準決勝を壮絶な打ち合いの末に制し、決勝に進んだ米国。女子サッカー最高のストライカー、FWワンバック(32)は前面に闘志をみなぎらせていた。
「私たちこそ金メダルにふさわしいと自負している。決勝は私たちの力を証明する場。W杯では負けたが、今回こそいい成績を挙げたい。金メダルを競う素晴らしい試合になる」
ワンバックの勝利への執念は尋常ではない。「彼女は勝つためなら何でもする」と評したのは、準決勝で敗れたカナダ代表のハードマン監督だ。事実、カナダGKが時間をかせごうとボールを保持すると、わざわざ主審のそばまで走り「1、2、3…」と声高にカウントしてオーバータイムをアピール。最後は遅延行為で笛を吹かせるまで続けた。

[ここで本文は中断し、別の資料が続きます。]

===== src/rtl/intensity_writer_pkg.sv =====
// intensity_writer_pkg: shared types and constants for the digipot intensity writer.
package intensity_writer_pkg;

  typedef enum logic [2:0] {
    ST_IDLE,
    ST_LATCH,
    ST_ISSUE,
    ST_WAIT_START,
    ST_WAIT_DONE,
    ST_GAP
  } state_t;

  localparam int          PCT_MAX_DEF  = 100;
  localparam logic [15:0] SCALE_MUL    = 16'd325;
  localparam logic [15:0] SCALE_RND    = 16'd128;
  localparam int          SCALE_SHIFT  = 8;
  localparam logic [6:0]  DIGIPOT_ADDR = 7'h2F;

  // Saturate a percent request at the ceiling.
  function automatic logic [7:0] clamp_pct(input logic [7:0] pct, input logic [7:0] ceil);
    return (pct > ceil) ? ceil : pct;
  endfunction

endpackage
[config.mk]
export PLATFORM = sky130hd
export DESIGN_NAME = spi_cmd_sequencer
export DESIGN_NICKNAME = d
export VERILOG_FILES = /design/src/rtl/spi_cmd_sequencer.sv
export SDC_FILE = /design/constraint.sdc
export NUM_CORES = 1
export LEC_CHECK = 0
export BUFFER_PORTS_ARGS = -buffer_cell sky130_fd_sc_hd__buf_2
export CORE_ASPECT_RATIO = 0.75
export CORE_MARGIN = 4
export CORE_UTILIZATION = 35
export DETAILED_ROUTE_END_ITERATION = 16
export PLACE_DENSITY_LB_ADDON = 0.2
export SYNTH_ARGS = -nofsm -noshare
export SYNTH_HDL_FRONTEND = slang
export SYNTH_SLANG_ARGS = --single-unit
export TNS_END_PERCENT = 20
[constraint.sdc]
create_clock -name BOARD_CLOCK -period 3.9 [get_ports BOARD_CLOCK]
set_input_delay 1.17 -clock BOARD_CLOCK [delete_from_list [all_inputs] [get_ports BOARD_CLOCK]]
set_output_delay 1.17 -clock BOARD_CLOCK [all_outputs]
set_load 0.03 [all_outputs]
**src/rtl/div_pkg.sv**
```systemverilog
// +--------------------------------------------------------------------------+
// | Module   : div_pkg                                                       |
// | Brief    : Shared state encoding and sizing for the sequential divider.  |
// | Revision : 1.0                                                           |
// +--------------------------------------------------------------------------+
`default_nettype none

package div_pkg;

    localparam int DIV_W = 32;
    localparam int CNT_W = $clog2(DIV_W + 1);

    typedef enum logic [1:0] {
        IDLE = 2'd0,
        CALC = 2'd1,
        DONE = 2'd2
    } div_state_e;

endpackage

`default_nettype wire

```
**src/rtl/div_step.sv**
```systemverilog
// +--------------------------------------------------------------------------+
// | Module   : div_step                                                      |
// | Brief    : One restoring-division step: shift in a dividend bit, trial   |
// |            subtract the divisor, keep or restore, emit one quotient bit. |
// | Revision : 1.0                                                           |
// +--------------------------------------------------------------------------+
`default_nettype none

module div_step
    import div_pkg::*;
#(
    parameter int WIDTH = DIV_W
) (
    input  logic [WIDTH-1:0] i_rem,
    input  logic [WIDTH-1:0] i_dvs,
    input  logic             i_msb,
    output logic [WIDTH-1:0] o_rem,
    output logic             o_qbit
);

    logic [WIDTH-1:0] w_low;
    logic [WIDTH-1:0] w_diff;
    logic             w_cout;

    // The shifted partial remainder is WIDTH+1 bits; its top bit is i_rem's MSB.
    // When that bit is set the value already exceeds any divisor, and the
    // WIDTH-bit difference wraps to the correct result.
    assign w_low            = {i_rem[WIDTH-2:0], i_msb};
    assign {w_cout, w_diff} = {1'b0, w_low} + {1'b0, ~i_dvs} + {{WIDTH{1'b0}}, 1'b1};
    assign o_qbit           = i_rem[WIDTH-1] | w_cout;
    assign o_rem            = o_qbit ? w_diff : w_low;

endmodule

`default_nettype wire

```
**src/rtl/seq_divider_32.sv**
```systemverilog
// +--------------------------------------------------------------------------+
// | Module   : seq_divider_32                                                |
// | Brief    : Multi-cycle restoring divider with start/done handshake.      |
// |            Define SIGNED_DIV_EN for two's-complement operands.           |
// | Revision : 1.0                                                           |
// +--------------------------------------------------------------------------+
`default_nettype none

module seq_divider_32
    import div_pkg::*;
#(
    parameter int WIDTH = DIV_W
) (
    input  logic             clk,
    input  logic             rst_n,
    input  logic             start,
    input  logic [WIDTH-1:0] dividend,
    input  logic [WIDTH-1:0] divisor,
    output logic             busy,
    output logic             done,
    output logic [WIDTH-1:0] quotient,
    output logic [WIDTH-1:0] remainder,
    output logic             div_by_zero
);

    localparam int               C_CW   = $clog2(WIDTH + 1);
    localparam logic [WIDTH-1:0] C_ONE  = {{(WIDTH-1){1'b0}}, 1'b1};
    localparam logic [C_CW-1:0]  C_LAST = C_CW'(WIDTH - 1);

    div_state_e       r_state_q, w_state_d;
    logic [C_CW-1:0]  r_cnt_q, w_cnt_d;
    logic [WIDTH-1:0] r_rem_q, w_rem_d;
    logic [WIDTH-1:0] r_quo_q, w_quo_d;
    logic [WIDTH-1:0] r_dvs_q, w_dvs_d;
    logic             r_busy_q, w_busy_d;
    logic             r_done_q, w_done_d;
    logic [WIDTH-1:0] r_quotient_q, w_quotient_d;
    logic [WIDTH-1:0] r_remainder_q, w_remainder_d;
    logic             r_dbz_q, w_dbz_d;

    logic [WIDTH-1:0] w_step_rem;
    logic             w_step_qbit;
    logic [WIDTH-1:0] w_step_quo;
    logic [WIDTH-1:0] w_dvd_mag;
    logic [WIDTH-1:0] w_dvs_mag;
    logic [WIDTH-1:0] w_res_q;
    logic [WIDTH-1:0] w_res_r;

    div_step #(.WIDTH(WIDTH)) u_step (
        .i_rem  (r_rem_q),
        .i_dvs  (r_dvs_q),
        .i_msb  (r_quo_q[WIDTH-1]),
        .o_rem  (w_step_rem),
        .o_qbit (w_step_qbit)
    );

    assign w_step_quo = {r_quo_q[WIDTH-2:0], w_step_qbit};

`ifdef SIGNED_DIV_EN
    logic r_qneg_q, w_qneg_d;
    logic r_rneg_q, w_rneg_d;

    // -2^(W-1) maps onto itself, which is still the right unsigned magnitude.
    assign w_dvd_mag = dividend[WIDTH-1] ? (~dividend + C_ONE) : dividend;
    assign w_dvs_mag = divisor[WIDTH-1]  ? (~divisor + C_ONE)  : divisor;
    assign w_res_q   = r_qneg_q ? (~w_step_quo + C_ONE) : w_step_quo;
    assign w_res_r   = r_rneg_q ? (~w_step_rem + C_ONE) : w_step_rem;
`else
    assign w_dvd_mag = dividend;
    assign w_dvs_mag = divisor;
    assign w_res_q   = w_step_quo;
    assign w_res_r   = w_step_rem;
`endif

    always_comb begin
        w_state_d     = r_state_q;
        w_cnt_d       = r_cnt_q;
        w_rem_d       = r_rem_q;
        w_quo_d       = r_quo_q;
        w_dvs_d       = r_dvs_q;
        w_busy_d      = r_busy_q;
        w_done_d      = 1'b0;
        w_quotient_d  = r_quotient_q;
        w_remainder_d = r_remainder_q;
        w_dbz_d       = r_dbz_q;
`ifdef SIGNED_DIV_EN
        w_qneg_d      = r_qneg_q;
        w_rneg_d      = r_rneg_q;
`endif
        case (r_state_q)
            IDLE: begin
                if (start) begin
                    w_busy_d = 1'b1;
                    w_cnt_d  = '0;
                    if (divisor == '0) begin
                        // Zero divisor skips the iteration; results are loaded now.
                        w_state_d     = DONE;
                        w_done_d      = 1'b1;
                        w_quotient_d  = '1;
                        w_remainder_d = dividend;
                        w_dbz_d       = 1'b1;
                    end else begin
                        w_state_d = CALC;
                        w_rem_d   = '0;
                        w_quo_d   = w_dvd_mag;
                        w_dvs_d   = w_dvs_mag;
`ifdef SIGNED_DIV_EN
                        w_qneg_d  = dividend[WIDTH-1] ^ divisor[WIDTH-1];
                        w_rneg_d  = dividend[WIDTH-1];
`endif
                    end
                end
            end
            CALC: begin
                w_rem_d = w_step_rem;
                w_quo_d = w_step_quo;
                w_cnt_d = r_cnt_q + C_CW'(1);
                if (r_cnt_q == C_LAST) begin
                    w_state_d     = DONE;
                    w_done_d      = 1'b1;
                    w_quotient_d  = w_res_q;
                    w_remainder_d = w_res_r;
                    w_dbz_d       = 1'b0;
                end
            end
            DONE: begin
                w_state_d = IDLE;
                w_busy_d  = 1'b0;
            end
            default: begin
                w_state_d = IDLE;
                w_busy_d  = 1'b0;
            end
        endcase
    end

    always_ff @(posedge clk or negedge rst_n) begin
        if (!rst_n) begin
            r_state_q     <= IDLE;
            r_cnt_q       <= '0;
            r_rem_q       <= '0;
            r_quo_q       <= '0;
            r_dvs_q       <= '0;
            r_busy_q      <= 1'b0;
            r_done_q      <= 1'b0;
            r_quotient_q  <= '0;
            r_remainder_q <= '0;
            r_dbz_q       <= 1'b0;
`ifdef SIGNED_DIV_EN
            r_qneg_q      <= 1'b0;
            r_rneg_q      <= 1'b0;
`endif
        end else begin
            r_state_q     <= w_state_d;
            r_cnt_q       <= w_cnt_d;
            r_rem_q       <= w_rem_d;
            r_quo_q       <= w_quo_d;
            r_dvs_q       <= w_dvs_d;
            r_busy_q      <= w_busy_d;
            r_done_q      <= w_done_d;
            r_quotient_q  <= w_quotient_d;
            r_remainder_q <= w_remainder_d;
            r_dbz_q       <= w_dbz_d;
`ifdef SIGNED_DIV_EN
            r_qneg_q      <= w_qneg_d;
            r_rneg_q      <= w_rneg_d;
`endif
        end
    end

    assign busy        = r_busy_q;
    assign done        = r_done_q;
    assign quotient    = r_quotient_q;
    assign remainder   = r_remainder_q;
    assign div_by_zero = r_dbz_q;

endmodule

`default_nettype wire
```
**config.mk**
```make
export PLATFORM = sky130hd
export DESIGN_NAME = seq_divider_32
export DESIGN_NICKNAME = d
export VERILOG_FILES = /design/src/rtl/div_pkg.sv /design/src/rtl/div_step.sv /design/src/rtl/seq_divider_32.sv
export SDC_FILE = /design/constraint.sdc
export NUM_CORES = 1
export LEC_CHECK = 0
export CAP_MARGIN = 20
export CORE_ASPECT_RATIO = 0.5
export CORE_MARGIN = 3
export CORE_UTILIZATION = 60
export DETAILED_ROUTE_END_ITERATION = 8
export GPL_TIMING_DRIVEN = 0
export PLACE_DENSITY_LB_ADDON = 0.1
export SLEW_MARGIN = 20
export SYNTH_ARGS = -nofsm -noshare
export SYNTH_HDL_FRONTEND = slang
export SYNTH_HIERARCHICAL = 1
export SYNTH_SLANG_ARGS = --single-unit
```
**constraint.sdc**
```tcl
create_clock -name clk -period 8 [get_ports clk]
set_input_delay 1.6 -clock clk [delete_from_list [all_inputs] [get_ports clk]]
set_output_delay 1.6 -clock clk [all_outputs]
set_load 0.01 [all_outputs]
```
==> flow_results.org <==
** Run status
- The flow ran to the end, and the final reports show no timing, DRC or antenna violations.

** Clock tree
- Gates resized during post-CTS repair numbered 0.
- The tree built by TritonCTS fans out to 171 sinks.
- Root Buffer Master :: sky130_fd_sc_hd__clkbuf_16
- Number of buffers inserted to repair setup after CTS :: 0
- Clock tree synthesis inserted a total of 17 buffers.
- Insertion delay to the later sink of the worst-skew pair :: 0.44 ns
- For this design, the CTS-stage hold fixing added 0 buffers.
- Maximum count of clock buffers along a single path :: 2
- Clock tree from TritonCTS :: built
- The H-tree was split into 4 levels.
- Clock-pin slew was measured on the worst setup and hold paths at 0.06 ns.

** Timing
- For the finished layout, the period the worst path requires is 4.16 ns.
- The final count of hold timing violations is 0.
- Crit share post-route :: 52.0%
- PnR worst setup slack :: 3.84 ns
- Fin Setup TNS :: 0 ns
- The worst pin sits at a relative slew slack of a little under three fifths.
- The max-slew violation count was 0.
- Setup violations remaining at the end of the flow were counted as 0.
- Highest clock rate :: 0.241 GHz
- Setup repair after global routing missed its margin :: no
- Actual transition at the worst max-transition pin :: 0.670 ns
- For the final database, setup skew stands at 0.00911 ns.

** Logic synthesis
- Yosys mapped the design onto between 50 and 60 distinct sky130hd cell types.
- Area share of the largest cell type after synthesis :: 42.8%
- Yosys mapped a number of flops with a built-in enable equal to 0.
- Counting every net in the synthesized netlist gives ~1100.
- For this run, asynchronously set or reset flops after synthesis account for 100%.
- The commonest cells after synthesis are sky130_fd_sc_hd__dfrtp_1, sky130_fd_sc_hd__nand2_1, sky130_fd_sc_hd__nor3_1.
- Sequential share of the synthesized area :: 42.8%
- In the synthesized netlist, the number of instances is 1046.
- In the synthesized netlist, mux cells make up 7.64% of the area.
- Seq cells post-synth :: 171
- Post-Synth Simple-Gate Area :: 19.5%
- Summing the areas of all compound-gate instances in the mapped netlist gives 17.3% of the synthesized area.
- Synthesized-area fraction occupied by adder cells :: approximately 4.3%
- During synthesis, Yosys emitted a total of 6 warnings.
- Most instantiated flip-flop cell in the synthesis netlist :: sky130_fd_sc_hd__dfrtp_1
- Library cell with the highest instance count after synthesis :: sky130_fd_sc_hd__dfrtp_1
- Xor-xnor portion of the synthesized cell area :: approximately 2.5%
- Ranked by total cell area, the synthesized netlist is headed by sky130_fd_sc_hd__dfrtp_1, sky130_fd_sc_hd__mux2_1, sky130_fd_sc_hd__nand2_1.
- By area, the combinational part of the netlist is dominated by simple AND/OR/NAND/NOR gates.
- After synthesis the cells add up to 9990 um^2.
- Average instance area after synthesis :: 9.55 um^2
- Of all cell types, the one taking the most synthesized area is sky130_fd_sc_hd__dfrtp_1.

** Worst setup path
- Traced cell by cell, the critical path runs through clkdlybuf4s50_1 > nor4_2 > nand4_1 > o21ai_2 > buf_4 > mux2_1.
- For the worst setup path, the data required time is 8.32 ns.
- STA classifies the critical path endpoint as a register.
- CP max stage delay :: 0.69 ns
- Worst R2R Start :: r_quo_q[31]
- On the critical path, the stage with the largest delay is an instance of sky130_fd_sc_hd__o21ai_2.
- STA classifies the critical path startpoint as a primary input.
- Worst-path maximum fanout :: 10
- Worst path arrival time :: between 4 and 5 ns
- Setup crit start :: divisor[10]
- The critical path is of the primary input to register type.

** Route
- Via count :: 9050
- In the routed layout, each cell is associated on average with a via count of 6.31.
- The first TritonRoute pass finished after 6 iterations.
- The detail route stage leaves a number of antenna-violating nets equal to 0.
- In the final routed layout, each cell accounts on average for 20.0 um.
- The first routing iteration left 1094 violations.
- DRT Wirelength :: between 20000 and 30000 um
- # DRC :: 0

** Global route
- The number of antenna violations at the first check in global routing came to 0.
- Entering global routing, the biggest net connects 66 pins.
- Total congestion overflow :: 0
- The first global-routing pass estimated 45800 um of wire.
- In the global route stage, overall resource usage came out at 31.4%.
- The number of global-route vias before repair came to 8536.

** Floorplan
- The initial utilization of the core area, before any placement, comes to 63.0%.
- Floorplan die area :: 18300 um^2
- Floorplan core area :: 15900 um^2
- Die span in x :: 188 um
- Measured along the y axis, the die boundary spans 97.2 um.
- IO Count :: 134
- Cell Rows :: 32

** Power
- PwrDens :: 480 nW/um^2
- IR Drop Worst-Case VDD :: 0.256 mV
- For this design the static power due to leakage is 5.39 nW.

** Place
- Half-perimeter wire length of the detailed placement result :: 21200 um
- Dpl ws :: between 3 and 4 ns
- Buffers placed on the I/O ports in this run total 133.
- The congestion estimate from routability-driven global placement came to 0.944.

** Cells and area
- After filler insertion, the fill cell instance count of the layout stands at 1132.
- Relative to the synthesized area, the layout overhead comes to 22.4%.
- Antenna cell count :: 0
- Fraction of layout cells with a size suffix above 1 :: 10.6%
- For this run, the post-layout net count is about 1300.

** Min path
- The tightest min-delay check is of the register to register type.
- The worst hold path begins at r_dvs_q[23].

** Job
- The tool flagged a number of max-cap violations equal to 0.
[cell families (layout without fill, tap and decap cells)]
logic type	Yosys count	after routing
compound gates	235	235
xor+xnor	28	28
fa+ha+maj	34	34
buf+inv	131	298
flops	171	171
mux	68	68
simple gates	379	379
[through the flow]
stage                     cells  hold slack [ns]  total power, mW  utilization [%]  instance area, um^2
after floorplan            1046            0.458             3.93                -                 9990
after global placement     1400            0.474             4.74             73.1                11600
after detailed placement   1402            0.483             4.90             73.5                11700
after CTS                  1434            0.498             5.76             77.1                12200
after global routing       1434            0.511             6.23             77.1                12200
final                      1434            0.492             5.87             77.1                12200
[final cells by class]
class                   instances  area (um^2)  share of cell area (%)
repair buffers                135         1390                    11.4
plain buffers                  88          425                    3.48
multi-input cells             744         5120                    41.9
flip-flops and latches        171         4280                    35.0
clock inverters                14          136                    1.12
clock buffers                  18          429                    3.51
inverters                      43          161                    1.32
well taps                     221          277                    2.26
[path summary, 6_finish.rpt]
kind	end	slack, ns	cells after the start
max	r_dvs_q[29]	3.84	6
min reg2reg	r_dvs_q[23]	0.49	1
max reg2reg	remainder[26]	4.03	14
min	r_dvs_q[23]	0.49	1
max in group asynchronous	r_dvs_q[23]	5.96	3
min in group asynchronous	quotient[19]	1.06	1
[routing by layer]
metal,GRT usage [%],part of all wire (%)
met1,46.8,44
met2,47.7,44
met3,6.31,11
met4,6.69,1.4
met5,0,0
[registers in the layout, summed over array words and instances, names as in the netlist, 2 cells and up]
name	cells
quotient	32
r_dvs_q	32
r_quo_q	32
r_rem_q	32
remainder	32
r_cnt_q	6
r_state_q	2
[layout by cell type (no fill, tap or decap), types with 13 or more instances in the layout]
cell type                           n
sky130_fd_sc_hd__dfrtp_1          171
sky130_fd_sc_hd__nand2_1          153
sky130_fd_sc_hd__clkdlybuf4s50_1  132
sky130_fd_sc_hd__nor3_1            68
sky130_fd_sc_hd__mux2_1            61
sky130_fd_sc_hd__clkbuf_1          49
sky130_fd_sc_hd__nor2_1            47
sky130_fd_sc_hd__inv_1             42
sky130_fd_sc_hd__a22o_1            34
sky130_fd_sc_hd__a311oi_1          34
sky130_fd_sc_hd__a2bb2oi_1         33
sky130_fd_sc_hd__ha_1              33
sky130_fd_sc_hd__a21oi_1           33
sky130_fd_sc_hd__or4b_2            32
sky130_fd_sc_hd__nor4_1            32
sky130_fd_sc_hd__o21ai_1           30
sky130_fd_sc_hd__buf_2             28
sky130_fd_sc_hd__o21ai_0           27
sky130_fd_sc_hd__clkbuf_16         17
sky130_fd_sc_hd__xnor2_1           15
sky130_fd_sc_hd__xor2_1            13
[power by group]
part | internal (mW) | total, mW | switching (mW)
registers | 1.23 | 1.51 | 0.279
logic | 1.53 | 3.53 | 2.01
clock network | 0.438 | 0.820 | 0.382
total | 3.20 | 5.87 | 2.67
[critical path, delay by kind of cell]
kind | cells | cell delay (ns)
AND/OR/NAND/NOR | 2 | 1.06
buffers and inverters | 2 | 0.77
AO/OA/AOI/OAI | 1 | 0.69
multiplexers | 1 | 0.34
(Power assumes the default switching activity.)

今大会は全5試合連続の計5得点。得点ランキングでは、首位のシンクレア(カナダ)と1点差で、決勝では得点女王のタイトルもかかる。
だが、見据えているのはあくまで3連覇。「とにかくチームが勝って、頂点に立てれば、どんなゴールでも気にしない。金メダルを首にかけて、国旗が掲揚されるのを見るのは、何物にも替え難い。あの場面をもう一度味わいたい」と意気込む。対戦成績で圧倒していようが、世界ランク1位であろうが、昨年のW杯で敗れた日本を倒さないことにはおさまりがつかないのだ。
スンダーゲ監督も「米国は成功してきた。チームを信頼することが重要。自分たちを信じている」と静かに自信をみなぎらせた。米国にとっては、世界一であることの誇りを取り戻す戦いになる。